◆ **Information provided**:
-*-

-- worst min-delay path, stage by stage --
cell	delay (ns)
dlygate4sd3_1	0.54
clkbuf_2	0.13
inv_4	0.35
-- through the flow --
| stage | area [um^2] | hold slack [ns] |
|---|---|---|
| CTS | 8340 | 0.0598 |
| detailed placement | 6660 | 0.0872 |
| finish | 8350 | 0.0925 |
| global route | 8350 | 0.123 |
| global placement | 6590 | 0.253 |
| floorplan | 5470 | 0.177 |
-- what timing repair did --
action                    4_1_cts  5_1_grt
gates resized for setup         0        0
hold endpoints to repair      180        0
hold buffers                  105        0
`config.mk`:
```
export PLATFORM = sky130hd
export DESIGN_NAME = seg7_scan_reader
export DESIGN_NICKNAME = d
export VERILOG_FILES = /design/src/rtl/seg7_pkg.sv /design/src/rtl/seg7_pat_dec.sv /design/src/rtl/seg7_scan_reader.sv
export SDC_FILE = /design/constraint.sdc
export NUM_CORES = 1
export LEC_CHECK = 0
export ABC_AREA = 1
export BUFFER_PORTS_ARGS = -buffer_cell sky130_fd_sc_hd__clkbuf_2
export CORE_UTILIZATION = 60
export CTS_BUF_LIST = sky130_fd_sc_hd__clkbuf_8
export CTS_CLUSTER_SIZE = 20
export DETAILED_ROUTE_END_ITERATION = 10
export PLACE_DENSITY = 0.81
export RECOVER_POWER = 50
export SLEW_MARGIN = 20
export SYNTH_ARGS = -nofsm -noshare
export SYNTH_HDL_FRONTEND = slang
export SYNTH_HIERARCHICAL = 1
export SYNTH_SLANG_ARGS = --single-unit
```
`constraint.sdc`:
```
create_clock -name clk -period 3.45 [get_ports clk]
set_input_delay 0.69 -clock clk [delete_from_list [all_inputs] [get_ports clk]]
set_output_delay 0.69 -clock clk [all_outputs]
set_load 0.1 [all_outputs]
```
`src/rtl/cardinal_nic_port.sv`:
```
// Single-entry NIC between a processor register port and a ring router: one input and one output packet buffer.
// Capture/load take effect at the next edge and a send can follow one cycle after a load; a full buffer refuses new data (net_ri=0, OUT_BUF writes dropped).
module cardinal_nic_port #(
  parameter int VC_BIT = 0
) (
  input  logic        clk,
  input  logic        reset,
  input  logic [0:1]  addr,
  input  logic [0:63] d_in,
  output logic [0:63] d_out,
  input  logic        nicEn,
  input  logic        nicWrEn,
  input  logic        net_si,
  output logic        net_ri,
  input  logic [0:63] net_di,
  output logic        net_so,
  input  logic        net_ro,
  output logic [0:63] net_do,
  input  logic        net_polarity
);

  localparam logic [1:0] ADDR_IN_BUF   = 2'b00;
  localparam logic [1:0] ADDR_IN_STAT  = 2'b01;
  localparam logic [1:0] ADDR_OUT_BUF  = 2'b10;
  localparam logic [1:0] ADDR_OUT_STAT = 2'b11;

  logic [0:63] ibuf_q, ibuf_d;
  logic [0:63] obuf_q, obuf_d;
  logic        in_full_q, in_full_d;
  logic        out_full_q, out_full_d;

  logic rd_en;
  logic wr_en;
  logic in_capture;
  logic in_consume;
  logic out_load;

  always_comb begin
    rd_en  = nicEn & ~nicWrEn;
    wr_en  = nicEn & nicWrEn;

    net_ri = ~in_full_q;
    net_do = obuf_q;
    // A packet only leaves on the ring phase matching its VC bit.
    net_so = out_full_q & net_ro & (obuf_q[VC_BIT] == net_polarity);

    in_capture = net_si & ~in_full_q;
    in_consume = rd_en & (addr == ADDR_IN_BUF) & in_full_q;
    out_load   = wr_en & (addr == ADDR_OUT_BUF) & ~out_full_q;

    ibuf_d     = ibuf_q;
    in_full_d  = in_full_q;
    obuf_d     = obuf_q;
    out_full_d = out_full_q;

    // Capture needs an empty buffer and consume needs a full one, so they never coincide.
    if (in_capture) begin
      ibuf_d    = net_di;
      in_full_d = 1'b1;
    end else if (in_consume) begin
      in_full_d = 1'b0;
    end

    if (out_load) begin
      obuf_d     = d_in;
      out_full_d = 1'b1;
    end else if (net_so) begin
      out_full_d = 1'b0;
    end

    d_out = '0;
    if (rd_en) begin
      case (addr)
        ADDR_IN_BUF:   d_out = ibuf_q;
        ADDR_IN_STAT:  d_out = {63'b0, in_full_q};
        ADDR_OUT_STAT: d_out = {63'b0, out_full_q};
        default:       d_out = '0;
      endcase
    end
  end

  always_ff @(posedge clk) begin
    if (reset) begin
      ibuf_q     <= '0;
      obuf_q     <= '0;
      in_full_q  <= 1'b0;
      out_full_q <= 1'b0;
    end else begin
      ibuf_q     <= ibuf_d;
      obuf_q     <= obuf_d;
      in_full_q  <= in_full_d;
      out_full_q <= out_full_d;
    end
  end

endmodule

```
## config.mk

```make
export PLATFORM = sky130hd
export DESIGN_NAME = pwm_timebase_flat
export DESIGN_NICKNAME = d
export VERILOG_FILES = /design/src/rtl/pwm_pkg.sv /design/src/rtl/pwm_timebase_if.sv /design/src/rtl/pwm_prescaler.sv /design/src/rtl/pwm_timebase.sv /design/src/flat_wrapper.sv
export SDC_FILE = /design/constraint.sdc
export NUM_CORES = 1
export LEC_CHECK = 0
export CAP_MARGIN = 0
export CORE_MARGIN = 4
export CORE_UTILIZATION = 53
export CTS_CLUSTER_DIAMETER = 50
export DETAILED_ROUTE_END_ITERATION = 12
export GPL_ROUTABILITY_DRIVEN = 0
export PLACE_DENSITY = 0.82
export SLEW_MARGIN = 0
export SYNTH_ARGS = -nofsm -noshare
export SYNTH_HDL_FRONTEND = slang
export SYNTH_SLANG_ARGS = --single-unit
export TNS_END_PERCENT = 30
```

## constraint.sdc

```tcl
create_clock -name CLK -period 4.34 [get_ports CLK]
set_input_delay 0.868 -clock CLK [delete_from_list [all_inputs] [get_ports CLK]]
set_output_delay 0.868 -clock CLK [all_outputs]
set_load 0.005 [all_outputs]
```
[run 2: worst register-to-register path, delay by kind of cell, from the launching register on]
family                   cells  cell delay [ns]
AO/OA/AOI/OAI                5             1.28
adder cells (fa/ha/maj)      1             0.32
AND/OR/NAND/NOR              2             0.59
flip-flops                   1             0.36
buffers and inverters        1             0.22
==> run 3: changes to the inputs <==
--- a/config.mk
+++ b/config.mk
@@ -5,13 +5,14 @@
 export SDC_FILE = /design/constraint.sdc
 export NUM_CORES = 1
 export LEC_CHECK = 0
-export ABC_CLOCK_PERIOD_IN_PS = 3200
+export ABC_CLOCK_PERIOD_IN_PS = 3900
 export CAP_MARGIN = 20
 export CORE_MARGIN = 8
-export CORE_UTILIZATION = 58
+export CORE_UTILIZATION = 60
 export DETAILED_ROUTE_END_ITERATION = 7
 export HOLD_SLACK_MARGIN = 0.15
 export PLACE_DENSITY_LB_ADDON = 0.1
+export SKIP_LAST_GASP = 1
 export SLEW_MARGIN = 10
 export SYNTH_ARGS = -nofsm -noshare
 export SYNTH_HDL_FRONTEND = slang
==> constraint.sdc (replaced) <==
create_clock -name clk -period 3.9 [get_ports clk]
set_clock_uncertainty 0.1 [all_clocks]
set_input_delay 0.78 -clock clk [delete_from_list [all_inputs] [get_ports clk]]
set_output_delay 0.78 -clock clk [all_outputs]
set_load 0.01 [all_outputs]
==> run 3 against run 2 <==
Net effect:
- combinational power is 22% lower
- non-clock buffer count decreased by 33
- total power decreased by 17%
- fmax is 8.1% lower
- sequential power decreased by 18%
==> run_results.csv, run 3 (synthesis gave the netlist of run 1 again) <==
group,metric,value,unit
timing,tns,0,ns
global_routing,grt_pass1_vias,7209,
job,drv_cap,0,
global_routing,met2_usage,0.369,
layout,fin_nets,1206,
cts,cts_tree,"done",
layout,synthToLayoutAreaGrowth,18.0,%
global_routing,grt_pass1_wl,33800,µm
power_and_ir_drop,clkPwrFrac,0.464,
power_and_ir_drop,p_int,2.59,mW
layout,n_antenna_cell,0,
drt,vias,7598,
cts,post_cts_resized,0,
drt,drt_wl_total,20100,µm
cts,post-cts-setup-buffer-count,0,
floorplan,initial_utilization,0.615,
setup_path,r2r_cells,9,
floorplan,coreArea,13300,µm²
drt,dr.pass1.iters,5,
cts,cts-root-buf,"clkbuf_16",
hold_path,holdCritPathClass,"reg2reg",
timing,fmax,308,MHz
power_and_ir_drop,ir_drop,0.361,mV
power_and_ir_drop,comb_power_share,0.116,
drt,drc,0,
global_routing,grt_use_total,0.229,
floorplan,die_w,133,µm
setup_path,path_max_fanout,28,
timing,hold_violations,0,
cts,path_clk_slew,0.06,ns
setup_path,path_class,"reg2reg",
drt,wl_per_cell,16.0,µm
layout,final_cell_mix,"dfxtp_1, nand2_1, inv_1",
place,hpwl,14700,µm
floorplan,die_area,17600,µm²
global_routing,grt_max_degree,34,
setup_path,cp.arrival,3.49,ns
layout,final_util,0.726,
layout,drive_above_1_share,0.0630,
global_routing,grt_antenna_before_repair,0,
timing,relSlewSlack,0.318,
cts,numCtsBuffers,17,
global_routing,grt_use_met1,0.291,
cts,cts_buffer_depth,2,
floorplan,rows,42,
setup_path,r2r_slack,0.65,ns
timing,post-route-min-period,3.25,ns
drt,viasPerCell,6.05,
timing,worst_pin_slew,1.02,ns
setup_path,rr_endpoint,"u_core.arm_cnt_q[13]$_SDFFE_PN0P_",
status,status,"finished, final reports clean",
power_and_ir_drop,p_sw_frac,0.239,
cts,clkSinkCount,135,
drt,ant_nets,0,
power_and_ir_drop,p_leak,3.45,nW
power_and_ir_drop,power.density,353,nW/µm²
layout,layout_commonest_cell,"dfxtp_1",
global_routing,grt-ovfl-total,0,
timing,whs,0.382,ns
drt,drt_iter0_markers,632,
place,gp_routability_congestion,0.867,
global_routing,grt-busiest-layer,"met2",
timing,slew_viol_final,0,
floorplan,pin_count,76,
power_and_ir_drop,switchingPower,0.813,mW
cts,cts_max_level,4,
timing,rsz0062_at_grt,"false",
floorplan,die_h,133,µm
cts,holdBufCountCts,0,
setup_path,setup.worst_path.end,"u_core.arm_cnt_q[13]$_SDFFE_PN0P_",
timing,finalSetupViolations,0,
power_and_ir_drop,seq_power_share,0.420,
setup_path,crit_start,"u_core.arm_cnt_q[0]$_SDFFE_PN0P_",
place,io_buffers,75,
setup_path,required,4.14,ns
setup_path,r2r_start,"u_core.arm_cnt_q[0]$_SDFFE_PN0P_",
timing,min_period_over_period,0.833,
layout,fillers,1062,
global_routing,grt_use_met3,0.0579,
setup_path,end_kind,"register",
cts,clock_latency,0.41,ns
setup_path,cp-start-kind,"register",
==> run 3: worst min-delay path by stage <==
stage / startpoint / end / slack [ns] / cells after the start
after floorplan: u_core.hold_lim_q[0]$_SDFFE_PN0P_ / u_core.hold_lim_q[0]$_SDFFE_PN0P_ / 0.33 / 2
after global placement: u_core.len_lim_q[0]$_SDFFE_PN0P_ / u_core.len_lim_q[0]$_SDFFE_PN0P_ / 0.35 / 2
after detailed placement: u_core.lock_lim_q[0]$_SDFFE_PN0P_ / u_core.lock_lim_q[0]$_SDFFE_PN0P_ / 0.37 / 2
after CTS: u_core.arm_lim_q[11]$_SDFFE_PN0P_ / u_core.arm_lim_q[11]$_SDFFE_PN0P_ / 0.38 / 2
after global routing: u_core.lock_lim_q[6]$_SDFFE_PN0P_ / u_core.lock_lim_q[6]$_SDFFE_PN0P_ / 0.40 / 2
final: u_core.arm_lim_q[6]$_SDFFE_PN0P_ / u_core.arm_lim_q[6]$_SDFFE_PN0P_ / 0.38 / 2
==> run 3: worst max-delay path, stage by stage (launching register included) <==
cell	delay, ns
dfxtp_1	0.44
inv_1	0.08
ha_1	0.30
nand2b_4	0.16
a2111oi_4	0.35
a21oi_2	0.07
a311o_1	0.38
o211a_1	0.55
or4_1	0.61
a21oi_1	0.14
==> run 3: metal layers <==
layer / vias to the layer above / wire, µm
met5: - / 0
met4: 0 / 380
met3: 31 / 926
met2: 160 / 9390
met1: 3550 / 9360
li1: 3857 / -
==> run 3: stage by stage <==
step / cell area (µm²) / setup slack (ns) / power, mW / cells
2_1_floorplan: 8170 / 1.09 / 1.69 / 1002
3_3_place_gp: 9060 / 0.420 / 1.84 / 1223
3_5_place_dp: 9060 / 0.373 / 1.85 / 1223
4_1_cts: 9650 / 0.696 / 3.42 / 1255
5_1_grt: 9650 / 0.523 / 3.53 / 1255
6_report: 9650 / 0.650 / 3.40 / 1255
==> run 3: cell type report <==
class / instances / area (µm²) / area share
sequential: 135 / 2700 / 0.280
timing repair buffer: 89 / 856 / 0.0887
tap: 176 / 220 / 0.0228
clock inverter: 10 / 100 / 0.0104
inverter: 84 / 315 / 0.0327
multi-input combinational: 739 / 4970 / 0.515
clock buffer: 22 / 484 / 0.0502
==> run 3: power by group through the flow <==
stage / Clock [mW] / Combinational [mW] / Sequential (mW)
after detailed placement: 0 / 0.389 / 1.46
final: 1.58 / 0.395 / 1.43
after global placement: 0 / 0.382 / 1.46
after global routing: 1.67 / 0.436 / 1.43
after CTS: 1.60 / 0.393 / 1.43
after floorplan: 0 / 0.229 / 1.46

-*-

◆ **Task statement**: In the entries above, identify each line that includes the string "lower", then copy it.

◆ **Exercise output**:
- combinational power is 22% lower
- fmax is 8.1% lower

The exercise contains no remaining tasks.